**ASSIGNMENT**
Identify and copy all lines of the material where the string "about" is found.

**SUPPLIED DATA**
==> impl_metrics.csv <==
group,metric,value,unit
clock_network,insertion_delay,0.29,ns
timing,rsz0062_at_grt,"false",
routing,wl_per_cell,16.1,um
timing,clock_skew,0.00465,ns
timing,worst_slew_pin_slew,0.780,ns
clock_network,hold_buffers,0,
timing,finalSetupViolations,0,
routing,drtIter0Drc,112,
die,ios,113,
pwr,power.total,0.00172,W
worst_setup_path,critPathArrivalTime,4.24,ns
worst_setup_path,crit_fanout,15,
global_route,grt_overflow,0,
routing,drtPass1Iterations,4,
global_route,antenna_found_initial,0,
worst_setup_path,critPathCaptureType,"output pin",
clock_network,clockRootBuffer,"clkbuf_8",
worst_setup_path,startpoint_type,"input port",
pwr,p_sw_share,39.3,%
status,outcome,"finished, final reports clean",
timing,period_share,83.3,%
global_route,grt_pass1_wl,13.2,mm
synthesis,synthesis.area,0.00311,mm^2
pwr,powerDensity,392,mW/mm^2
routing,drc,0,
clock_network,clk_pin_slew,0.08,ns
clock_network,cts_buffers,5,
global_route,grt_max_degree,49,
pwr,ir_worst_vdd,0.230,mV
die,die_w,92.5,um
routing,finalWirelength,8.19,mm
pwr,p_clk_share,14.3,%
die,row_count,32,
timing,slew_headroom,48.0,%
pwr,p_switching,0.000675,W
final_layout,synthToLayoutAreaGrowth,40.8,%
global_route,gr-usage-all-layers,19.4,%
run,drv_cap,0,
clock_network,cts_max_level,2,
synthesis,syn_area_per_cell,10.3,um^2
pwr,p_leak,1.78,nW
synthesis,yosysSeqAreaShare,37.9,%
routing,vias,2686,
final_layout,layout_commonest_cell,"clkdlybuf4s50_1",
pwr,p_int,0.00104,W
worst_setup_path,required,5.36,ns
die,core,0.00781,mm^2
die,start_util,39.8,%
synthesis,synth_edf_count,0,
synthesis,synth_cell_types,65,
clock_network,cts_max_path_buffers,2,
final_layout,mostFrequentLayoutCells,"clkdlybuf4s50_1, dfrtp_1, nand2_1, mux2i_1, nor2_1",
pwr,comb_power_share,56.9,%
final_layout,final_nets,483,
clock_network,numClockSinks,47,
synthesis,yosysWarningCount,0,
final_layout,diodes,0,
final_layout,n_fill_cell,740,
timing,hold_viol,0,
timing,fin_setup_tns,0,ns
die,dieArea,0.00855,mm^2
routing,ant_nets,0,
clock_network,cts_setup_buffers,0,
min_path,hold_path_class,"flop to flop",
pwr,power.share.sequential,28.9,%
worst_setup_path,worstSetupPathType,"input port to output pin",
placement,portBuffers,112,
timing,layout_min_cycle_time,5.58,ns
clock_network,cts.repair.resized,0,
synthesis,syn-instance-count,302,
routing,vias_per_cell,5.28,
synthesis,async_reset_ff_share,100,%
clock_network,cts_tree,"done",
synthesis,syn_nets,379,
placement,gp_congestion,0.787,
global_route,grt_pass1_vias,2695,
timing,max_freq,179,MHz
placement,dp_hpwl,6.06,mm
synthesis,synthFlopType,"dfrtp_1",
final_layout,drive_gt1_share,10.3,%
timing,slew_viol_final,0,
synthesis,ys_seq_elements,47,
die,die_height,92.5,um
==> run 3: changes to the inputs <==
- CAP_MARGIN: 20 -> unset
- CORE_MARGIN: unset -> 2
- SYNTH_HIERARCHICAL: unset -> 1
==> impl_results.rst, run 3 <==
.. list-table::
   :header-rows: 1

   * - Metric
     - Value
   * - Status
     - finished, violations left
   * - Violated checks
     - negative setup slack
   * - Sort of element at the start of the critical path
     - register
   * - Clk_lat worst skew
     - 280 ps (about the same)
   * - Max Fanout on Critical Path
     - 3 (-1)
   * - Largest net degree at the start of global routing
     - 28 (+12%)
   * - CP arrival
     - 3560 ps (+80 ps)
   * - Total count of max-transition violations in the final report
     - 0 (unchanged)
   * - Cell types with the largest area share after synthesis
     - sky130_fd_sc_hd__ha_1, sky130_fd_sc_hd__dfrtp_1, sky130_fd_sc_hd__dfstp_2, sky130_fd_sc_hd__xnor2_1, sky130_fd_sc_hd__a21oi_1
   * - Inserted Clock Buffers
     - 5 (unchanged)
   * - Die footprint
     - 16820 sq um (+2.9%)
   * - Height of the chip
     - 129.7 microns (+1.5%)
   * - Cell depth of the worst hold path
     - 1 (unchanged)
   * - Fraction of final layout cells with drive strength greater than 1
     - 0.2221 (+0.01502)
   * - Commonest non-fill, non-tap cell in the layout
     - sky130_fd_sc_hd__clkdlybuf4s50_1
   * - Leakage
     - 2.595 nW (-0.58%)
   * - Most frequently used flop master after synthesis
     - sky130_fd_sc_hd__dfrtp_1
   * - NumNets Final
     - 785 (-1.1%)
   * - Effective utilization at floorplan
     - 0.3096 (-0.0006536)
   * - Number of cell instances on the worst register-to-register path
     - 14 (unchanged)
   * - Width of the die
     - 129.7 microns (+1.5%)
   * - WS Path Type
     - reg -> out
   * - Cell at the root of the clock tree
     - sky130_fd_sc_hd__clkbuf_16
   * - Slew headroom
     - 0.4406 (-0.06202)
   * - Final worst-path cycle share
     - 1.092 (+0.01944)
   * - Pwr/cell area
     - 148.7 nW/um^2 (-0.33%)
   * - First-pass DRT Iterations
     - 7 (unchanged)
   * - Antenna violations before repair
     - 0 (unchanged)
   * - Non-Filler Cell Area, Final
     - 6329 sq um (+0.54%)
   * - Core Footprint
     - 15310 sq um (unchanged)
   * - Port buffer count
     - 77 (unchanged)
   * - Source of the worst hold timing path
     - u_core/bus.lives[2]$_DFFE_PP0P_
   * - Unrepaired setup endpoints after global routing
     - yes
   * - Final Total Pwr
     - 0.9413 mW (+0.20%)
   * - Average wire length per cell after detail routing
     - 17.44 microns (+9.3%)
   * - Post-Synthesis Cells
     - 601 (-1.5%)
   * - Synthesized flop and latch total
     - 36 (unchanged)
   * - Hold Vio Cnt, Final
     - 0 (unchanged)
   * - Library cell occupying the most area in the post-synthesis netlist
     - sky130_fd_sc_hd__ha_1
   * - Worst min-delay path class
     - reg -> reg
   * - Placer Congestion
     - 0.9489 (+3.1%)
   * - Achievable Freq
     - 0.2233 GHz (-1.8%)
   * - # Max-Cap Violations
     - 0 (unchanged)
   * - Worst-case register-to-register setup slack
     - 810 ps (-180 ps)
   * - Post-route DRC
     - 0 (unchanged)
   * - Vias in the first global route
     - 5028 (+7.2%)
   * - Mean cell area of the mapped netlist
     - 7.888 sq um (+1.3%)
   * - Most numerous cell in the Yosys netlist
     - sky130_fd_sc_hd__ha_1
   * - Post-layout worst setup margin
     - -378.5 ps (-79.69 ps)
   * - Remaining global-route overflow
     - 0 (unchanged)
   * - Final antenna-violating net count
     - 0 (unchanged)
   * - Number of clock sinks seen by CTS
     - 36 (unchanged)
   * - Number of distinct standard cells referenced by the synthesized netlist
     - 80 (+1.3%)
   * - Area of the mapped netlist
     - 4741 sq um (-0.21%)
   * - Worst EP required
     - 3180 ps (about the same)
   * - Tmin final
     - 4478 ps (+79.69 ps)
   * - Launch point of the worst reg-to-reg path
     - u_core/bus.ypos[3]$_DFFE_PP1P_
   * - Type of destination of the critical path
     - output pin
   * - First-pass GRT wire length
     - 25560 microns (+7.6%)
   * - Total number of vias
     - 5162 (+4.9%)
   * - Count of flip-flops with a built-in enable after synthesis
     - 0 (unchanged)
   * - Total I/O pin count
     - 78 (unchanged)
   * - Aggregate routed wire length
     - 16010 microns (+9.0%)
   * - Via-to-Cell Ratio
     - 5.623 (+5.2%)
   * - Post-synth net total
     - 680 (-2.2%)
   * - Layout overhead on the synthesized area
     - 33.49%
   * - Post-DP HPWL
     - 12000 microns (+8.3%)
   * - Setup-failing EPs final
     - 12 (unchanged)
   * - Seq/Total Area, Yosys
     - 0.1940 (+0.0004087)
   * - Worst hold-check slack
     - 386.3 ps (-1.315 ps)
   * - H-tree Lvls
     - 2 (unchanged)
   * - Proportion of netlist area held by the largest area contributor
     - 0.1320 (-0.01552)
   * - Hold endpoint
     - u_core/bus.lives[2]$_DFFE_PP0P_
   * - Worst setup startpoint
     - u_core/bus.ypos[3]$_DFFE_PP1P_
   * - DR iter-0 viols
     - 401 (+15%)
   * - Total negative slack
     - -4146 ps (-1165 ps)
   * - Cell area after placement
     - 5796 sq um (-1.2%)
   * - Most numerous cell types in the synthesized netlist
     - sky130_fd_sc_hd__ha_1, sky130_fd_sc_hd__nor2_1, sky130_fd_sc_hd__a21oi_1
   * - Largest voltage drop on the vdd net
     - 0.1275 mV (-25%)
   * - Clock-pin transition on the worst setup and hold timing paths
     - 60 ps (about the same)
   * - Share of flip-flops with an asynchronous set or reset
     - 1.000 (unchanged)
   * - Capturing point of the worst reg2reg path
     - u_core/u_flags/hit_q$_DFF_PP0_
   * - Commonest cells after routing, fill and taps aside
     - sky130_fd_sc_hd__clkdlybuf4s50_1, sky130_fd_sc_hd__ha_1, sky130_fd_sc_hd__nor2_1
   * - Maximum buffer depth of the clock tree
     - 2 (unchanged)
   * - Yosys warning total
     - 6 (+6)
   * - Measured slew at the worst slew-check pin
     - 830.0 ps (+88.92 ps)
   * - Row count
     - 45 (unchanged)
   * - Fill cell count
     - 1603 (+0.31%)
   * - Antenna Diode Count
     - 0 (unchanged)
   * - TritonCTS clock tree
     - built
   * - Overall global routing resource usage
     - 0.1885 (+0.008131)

**RESPONSE TO THIS TASK**
     - 280 ps (about the same)
     - 3180 ps (about the same)
     - 60 ps (about the same)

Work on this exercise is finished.